Work instructions: Copy word for word each line from the one that has "o21ai_1 | 14 |" to the last line of the records, with no other lines.

::::::::

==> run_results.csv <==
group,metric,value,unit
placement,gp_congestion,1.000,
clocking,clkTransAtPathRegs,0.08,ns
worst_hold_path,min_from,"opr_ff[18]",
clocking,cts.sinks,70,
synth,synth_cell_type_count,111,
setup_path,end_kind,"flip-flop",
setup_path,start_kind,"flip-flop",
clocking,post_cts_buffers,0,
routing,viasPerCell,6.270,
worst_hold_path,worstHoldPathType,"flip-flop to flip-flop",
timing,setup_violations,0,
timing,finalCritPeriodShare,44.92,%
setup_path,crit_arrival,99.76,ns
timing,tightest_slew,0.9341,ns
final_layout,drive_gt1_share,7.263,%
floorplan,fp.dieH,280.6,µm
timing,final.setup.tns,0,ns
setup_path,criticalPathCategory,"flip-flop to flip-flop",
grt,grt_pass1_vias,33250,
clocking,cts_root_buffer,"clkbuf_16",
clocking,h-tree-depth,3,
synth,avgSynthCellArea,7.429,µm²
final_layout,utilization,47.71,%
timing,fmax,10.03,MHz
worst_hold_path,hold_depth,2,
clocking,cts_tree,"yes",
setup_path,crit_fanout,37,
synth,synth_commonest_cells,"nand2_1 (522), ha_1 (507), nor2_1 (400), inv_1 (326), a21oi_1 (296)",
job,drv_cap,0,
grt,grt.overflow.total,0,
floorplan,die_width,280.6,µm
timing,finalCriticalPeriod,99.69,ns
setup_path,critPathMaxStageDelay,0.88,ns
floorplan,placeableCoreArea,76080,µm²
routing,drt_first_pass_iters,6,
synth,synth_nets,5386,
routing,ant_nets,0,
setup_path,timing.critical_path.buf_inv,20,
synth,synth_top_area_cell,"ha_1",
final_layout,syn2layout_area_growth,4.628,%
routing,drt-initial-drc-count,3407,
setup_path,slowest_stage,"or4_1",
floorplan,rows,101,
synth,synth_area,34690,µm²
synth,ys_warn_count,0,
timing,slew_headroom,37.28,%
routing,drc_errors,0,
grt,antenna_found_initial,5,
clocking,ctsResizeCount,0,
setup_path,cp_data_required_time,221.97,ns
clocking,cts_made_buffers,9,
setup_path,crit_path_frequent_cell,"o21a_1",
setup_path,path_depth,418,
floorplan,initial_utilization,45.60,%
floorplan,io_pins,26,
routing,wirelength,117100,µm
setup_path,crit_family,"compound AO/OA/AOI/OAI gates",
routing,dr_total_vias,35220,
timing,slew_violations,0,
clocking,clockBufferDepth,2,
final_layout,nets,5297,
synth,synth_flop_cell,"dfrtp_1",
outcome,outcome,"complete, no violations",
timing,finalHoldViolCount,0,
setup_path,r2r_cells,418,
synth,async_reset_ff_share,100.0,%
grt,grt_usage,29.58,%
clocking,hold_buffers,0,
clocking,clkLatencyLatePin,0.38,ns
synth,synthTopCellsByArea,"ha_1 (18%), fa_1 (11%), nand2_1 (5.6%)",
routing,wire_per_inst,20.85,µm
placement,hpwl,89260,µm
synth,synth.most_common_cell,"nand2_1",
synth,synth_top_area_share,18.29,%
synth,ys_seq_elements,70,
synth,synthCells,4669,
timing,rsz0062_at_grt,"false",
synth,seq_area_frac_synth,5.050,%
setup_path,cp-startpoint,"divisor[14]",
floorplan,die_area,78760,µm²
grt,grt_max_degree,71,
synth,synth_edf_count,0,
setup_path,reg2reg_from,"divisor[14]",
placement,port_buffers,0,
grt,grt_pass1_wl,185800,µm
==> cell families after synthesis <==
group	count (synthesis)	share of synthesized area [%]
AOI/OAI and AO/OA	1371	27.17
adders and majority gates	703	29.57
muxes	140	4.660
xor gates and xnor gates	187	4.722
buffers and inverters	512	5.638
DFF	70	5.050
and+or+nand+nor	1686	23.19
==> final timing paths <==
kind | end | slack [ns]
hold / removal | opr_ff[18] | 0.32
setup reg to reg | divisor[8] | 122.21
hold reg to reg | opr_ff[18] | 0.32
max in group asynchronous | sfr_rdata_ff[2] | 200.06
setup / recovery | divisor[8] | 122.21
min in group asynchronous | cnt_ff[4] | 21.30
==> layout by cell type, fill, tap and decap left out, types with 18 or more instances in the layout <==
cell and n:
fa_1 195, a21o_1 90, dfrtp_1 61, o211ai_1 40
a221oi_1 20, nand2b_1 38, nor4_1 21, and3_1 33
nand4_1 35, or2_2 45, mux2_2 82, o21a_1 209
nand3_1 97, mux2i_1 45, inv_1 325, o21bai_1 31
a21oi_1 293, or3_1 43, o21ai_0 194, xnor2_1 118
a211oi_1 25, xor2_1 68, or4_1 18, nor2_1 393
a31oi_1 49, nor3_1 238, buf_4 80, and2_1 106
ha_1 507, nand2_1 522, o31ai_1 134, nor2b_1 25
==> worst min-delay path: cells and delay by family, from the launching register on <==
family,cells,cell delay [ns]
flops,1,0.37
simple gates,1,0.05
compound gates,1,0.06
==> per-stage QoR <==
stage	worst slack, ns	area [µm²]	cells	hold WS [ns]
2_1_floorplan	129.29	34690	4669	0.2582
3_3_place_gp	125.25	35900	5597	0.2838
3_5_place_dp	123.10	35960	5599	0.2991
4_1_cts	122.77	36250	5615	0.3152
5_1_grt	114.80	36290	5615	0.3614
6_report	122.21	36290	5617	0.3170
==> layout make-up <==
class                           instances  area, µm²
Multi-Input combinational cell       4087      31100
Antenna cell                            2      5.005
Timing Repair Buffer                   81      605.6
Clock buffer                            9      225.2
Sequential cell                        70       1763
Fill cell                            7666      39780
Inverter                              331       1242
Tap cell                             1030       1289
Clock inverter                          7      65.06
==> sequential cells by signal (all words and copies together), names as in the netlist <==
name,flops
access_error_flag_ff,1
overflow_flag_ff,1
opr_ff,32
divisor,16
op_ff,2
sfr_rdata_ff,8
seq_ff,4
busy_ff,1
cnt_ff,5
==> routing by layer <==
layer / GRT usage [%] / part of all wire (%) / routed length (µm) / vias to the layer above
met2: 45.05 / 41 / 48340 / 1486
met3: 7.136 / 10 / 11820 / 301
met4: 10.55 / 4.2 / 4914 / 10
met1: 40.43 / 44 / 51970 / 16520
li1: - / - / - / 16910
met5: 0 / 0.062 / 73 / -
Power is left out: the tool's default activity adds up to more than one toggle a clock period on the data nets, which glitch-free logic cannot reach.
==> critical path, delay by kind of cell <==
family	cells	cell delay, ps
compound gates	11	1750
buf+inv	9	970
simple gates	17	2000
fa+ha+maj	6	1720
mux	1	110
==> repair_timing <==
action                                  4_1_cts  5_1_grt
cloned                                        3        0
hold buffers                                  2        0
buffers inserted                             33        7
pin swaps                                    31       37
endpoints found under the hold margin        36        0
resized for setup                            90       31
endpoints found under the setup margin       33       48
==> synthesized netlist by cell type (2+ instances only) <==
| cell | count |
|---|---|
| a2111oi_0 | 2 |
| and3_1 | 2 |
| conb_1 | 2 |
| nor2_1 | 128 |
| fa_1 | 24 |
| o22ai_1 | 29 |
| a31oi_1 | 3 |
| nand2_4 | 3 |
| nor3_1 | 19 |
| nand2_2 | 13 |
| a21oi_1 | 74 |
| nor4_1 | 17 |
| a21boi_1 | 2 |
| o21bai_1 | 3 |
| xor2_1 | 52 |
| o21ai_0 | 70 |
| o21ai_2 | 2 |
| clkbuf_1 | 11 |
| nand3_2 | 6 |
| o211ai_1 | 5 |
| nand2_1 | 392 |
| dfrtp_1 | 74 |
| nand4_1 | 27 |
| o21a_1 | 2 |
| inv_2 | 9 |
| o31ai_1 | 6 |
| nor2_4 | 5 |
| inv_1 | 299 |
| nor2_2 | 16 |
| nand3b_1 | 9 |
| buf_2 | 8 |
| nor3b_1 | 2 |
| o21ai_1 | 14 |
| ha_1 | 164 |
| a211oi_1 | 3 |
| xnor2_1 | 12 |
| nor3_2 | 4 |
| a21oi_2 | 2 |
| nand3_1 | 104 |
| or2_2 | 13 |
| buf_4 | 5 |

::::::::

Task response:
| o21ai_1 | 14 |
| ha_1 | 164 |
| a211oi_1 | 3 |
| xnor2_1 | 12 |
| nor3_2 | 4 |
| a21oi_2 | 2 |
| nand3_1 | 104 |
| or2_2 | 13 |
| buf_4 | 5 |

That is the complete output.